Fidel estaba en uno de los camastros, cerca de la puerta. La Eulalia se fue como siempre a su fogón y se quedó de espaldas, junto al ventanuco.

– Hola, Jaco -dijo el de la cara quemada, echado sobre el camastro que estaba más cerca de la puerta, mientras intentaba meterse una aguja de hacer punto por la escayola que llegaba hasta el muslo-. Esto pica. Pero me da igual, porque yo sé dónde va a acabar metida esta aguja. Lo hizo adrede, tiró a tope de la palanca adrede, para hacer gracia. Pronto nos veremos y él se llevará esta aguja metida en un sitio que también pica. Te lo juro.

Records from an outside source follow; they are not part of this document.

## src/rtl/cavlc_coef_buf.sv

```systemverilog
// Ping-pong coefficient buffer between the CAVLC decoder and the inverse transform.
// Coefficients arrive in zig-zag scan order and are streamed out in raster order, one 4x4 block per bank.
module cavlc_coef_buf #(
    parameter int unsigned LEVEL_W = 13
) (
    input  logic                      Clk,
    input  logic                      nReset,
    input  logic signed [LEVEL_W-1:0] LevelIn,
    input  logic                      WrReq,
    input  logic                      BlockDone,
    output logic                      Full,
    output logic signed [LEVEL_W-1:0] CoefOut,
    output logic [3:0]                CoefIdx,
    output logic                      CoefValid,
    input  logic                      CoefReady,
    output logic                      CoefLast,
    output logic                      Overflow
);

    typedef enum logic {StIdle, StSend} state_e;

    state_e stateQ, stateD;

    logic signed [LEVEL_W-1:0] mem [2][16];
    logic [1:0][15:0]          maskQ, maskD;
    logic [1:0]                bankFullQ, bankFullD;
    logic                      wrPtrQ, rdPtrQ, rdPtrD;
    logic [4:0]                wrCntQ;
    logic                      overflowQ;

    logic                      coefValidQ, coefLastQ;
    logic signed [LEVEL_W-1:0] coefOutQ;
    logic [3:0]                coefIdxQ;

    logic                      wrEn, closeBlk, ovfSet;
    logic [3:0]                wrAddr;
    logic                      xfer, freeEn, loadEn, loadBank;
    logic [3:0]                loadIdx;
    logic signed [LEVEL_W-1:0] loadData;

    function automatic logic [3:0] zzMap(input logic [3:0] scanPos);
        logic [3:0] r;
        case (scanPos)
            4'd0:  r = 4'd0;
            4'd1:  r = 4'd1;
            4'd2:  r = 4'd4;
            4'd3:  r = 4'd8;
            4'd4:  r = 4'd5;
            4'd5:  r = 4'd2;
            4'd6:  r = 4'd3;
            4'd7:  r = 4'd6;
            4'd8:  r = 4'd9;
            4'd9:  r = 4'd12;
            4'd10: r = 4'd13;
            4'd11: r = 4'd10;
            4'd12: r = 4'd7;
            4'd13: r = 4'd11;
            4'd14: r = 4'd14;
            default: r = 4'd15;
        endcase
        return r;
    endfunction

    assign Full = bankFullQ[0] & bankFullQ[1];

    // Write side: while Full, every decoder request is dropped and flagged.
    always_comb begin
        wrEn     = WrReq && !Full && (wrCntQ < 5'd16) && !bankFullQ[wrPtrQ];
        closeBlk = BlockDone && !Full;
        ovfSet   = (Full && (WrReq || BlockDone)) || (WrReq && !Full && (wrCntQ == 5'd16));
        wrAddr   = zzMap(wrCntQ[3:0]);
    end

    // Read FSM: loadEn fetches the next output word, freeEn releases the read bank.
    always_comb begin
        stateD   = stateQ;
        rdPtrD   = rdPtrQ;
        freeEn   = 1'b0;
        loadEn   = 1'b0;
        loadBank = rdPtrQ;
        loadIdx  = 4'd0;
        xfer     = coefValidQ && CoefReady;
        case (stateQ)
            StIdle: begin
                if (bankFullQ[rdPtrQ]) begin
                    stateD = StSend;
                    loadEn = 1'b1;
                end
            end
            StSend: begin
                if (xfer) begin
                    if (coefIdxQ != 4'd15) begin
                        loadEn  = 1'b1;
                        loadIdx = coefIdxQ + 4'd1;
                    end else begin
                        freeEn = 1'b1;
                        rdPtrD = ~rdPtrQ;
                        if (bankFullQ[~rdPtrQ]) begin
                            loadEn   = 1'b1;
                            loadBank = ~rdPtrQ;
                        end else begin
                            stateD = StIdle;
                        end
                    end
                end
            end
            default: stateD = StIdle;
        endcase
        loadData = maskQ[loadBank][loadIdx] ? mem[loadBank][loadIdx] : '0;
    end

    // Free and close always target different banks, so both may land in one cycle.
    always_comb begin
        bankFullD = bankFullQ;
        maskD     = maskQ;
        if (wrEn) maskD[wrPtrQ][wrAddr] = 1'b1;
        if (closeBlk) bankFullD[wrPtrQ] = 1'b1;
        if (freeEn) begin
            bankFullD[rdPtrQ] = 1'b0;
            maskD[rdPtrQ]     = '0;
        end
    end

    always_ff @(posedge Clk) begin
        if (wrEn) mem[wrPtrQ][wrAddr] <= LevelIn;
    end

    always_ff @(posedge Clk or negedge nReset) begin
        if (!nReset) begin
            stateQ     <= StIdle;
            maskQ      <= '0;
            bankFullQ  <= '0;
            wrPtrQ     <= 1'b0;
            rdPtrQ     <= 1'b0;
            wrCntQ     <= 5'd0;
            overflowQ  <= 1'b0;
            coefValidQ <= 1'b0;
            coefOutQ   <= '0;
            coefIdxQ   <= 4'd0;
            coefLastQ  <= 1'b0;
        end else begin
            stateQ    <= stateD;
            maskQ     <= maskD;
            bankFullQ <= bankFullD;
            rdPtrQ    <= rdPtrD;
            if (ovfSet) overflowQ <= 1'b1;
            if (closeBlk) begin
                wrPtrQ <= ~wrPtrQ;
                wrCntQ <= 5'd0;
            end else if (wrEn) begin
                wrCntQ <= wrCntQ + 5'd1;
            end
            if (loadEn) begin
                coefValidQ <= 1'b1;
                coefOutQ   <= loadData;
                coefIdxQ   <= loadIdx;
                coefLastQ  <= (loadIdx == 4'd15);
            end else if (freeEn) begin
                coefValidQ <= 1'b0;
                coefOutQ   <= '0;
                coefIdxQ   <= 4'd0;
                coefLastQ  <= 1'b0;
            end
        end
    end

    assign CoefValid = coefValidQ;
    assign CoefOut   = coefOutQ;
    assign CoefIdx   = coefIdxQ;
    assign CoefLast  = coefLastQ;
    assign Overflow  = overflowQ;

endmodule

```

– ¿Todavía no puedes apoyarla? -preguntó Jacobo sentándose en el borde.

– Hasta la semana que viene no me ponen el tacón. ¿Cómo te has enterado?

– Por Nano. Pero todo el mundo lo sabe -contestó Jacobo procurando evitar que saliera a relucir su encuentro con Nano y, en consecuencia, Christine.

Fidel había conseguido meter la mitad de la aguja dentro de la escayola.

– Hostia -dijo, de pronto-. Me la he clavado.

Pero no la sacó. Tiró un poco de la aguja y Jacobo se fijó en cómo, con el gesto de dolor, en la parte quemada de la cara aparecían arrugas en forma de tela de araña. Luego, Fidel empezó a rascarse y la satisfacción hizo que la piel se estirase hasta deshacer la tela de araña y dejar sólo el grumo oscuro de la carne achicharrada.

– ¿Queréis sopa? -dijo Eulalia por detrás de Jacobo.

Contestaron que no.

– ¿Por qué no te has quedado en tu casa? -dijo Jacobo, mirando la aguja que subía y bajaba.

– Bastante tiene la vieja con los tres críos. Ayer me hizo una visita y con eso está bien. Qué más da.

La aguja se paró.

– ¿Sabes una cosa? -dijo Fidel clavando la vista en Jacobo-. Me da vergüenza. Es raro, ¿verdad? Tengo vergüenza de ir a mi casa. Tengo vergüenza de que me vean por la calle.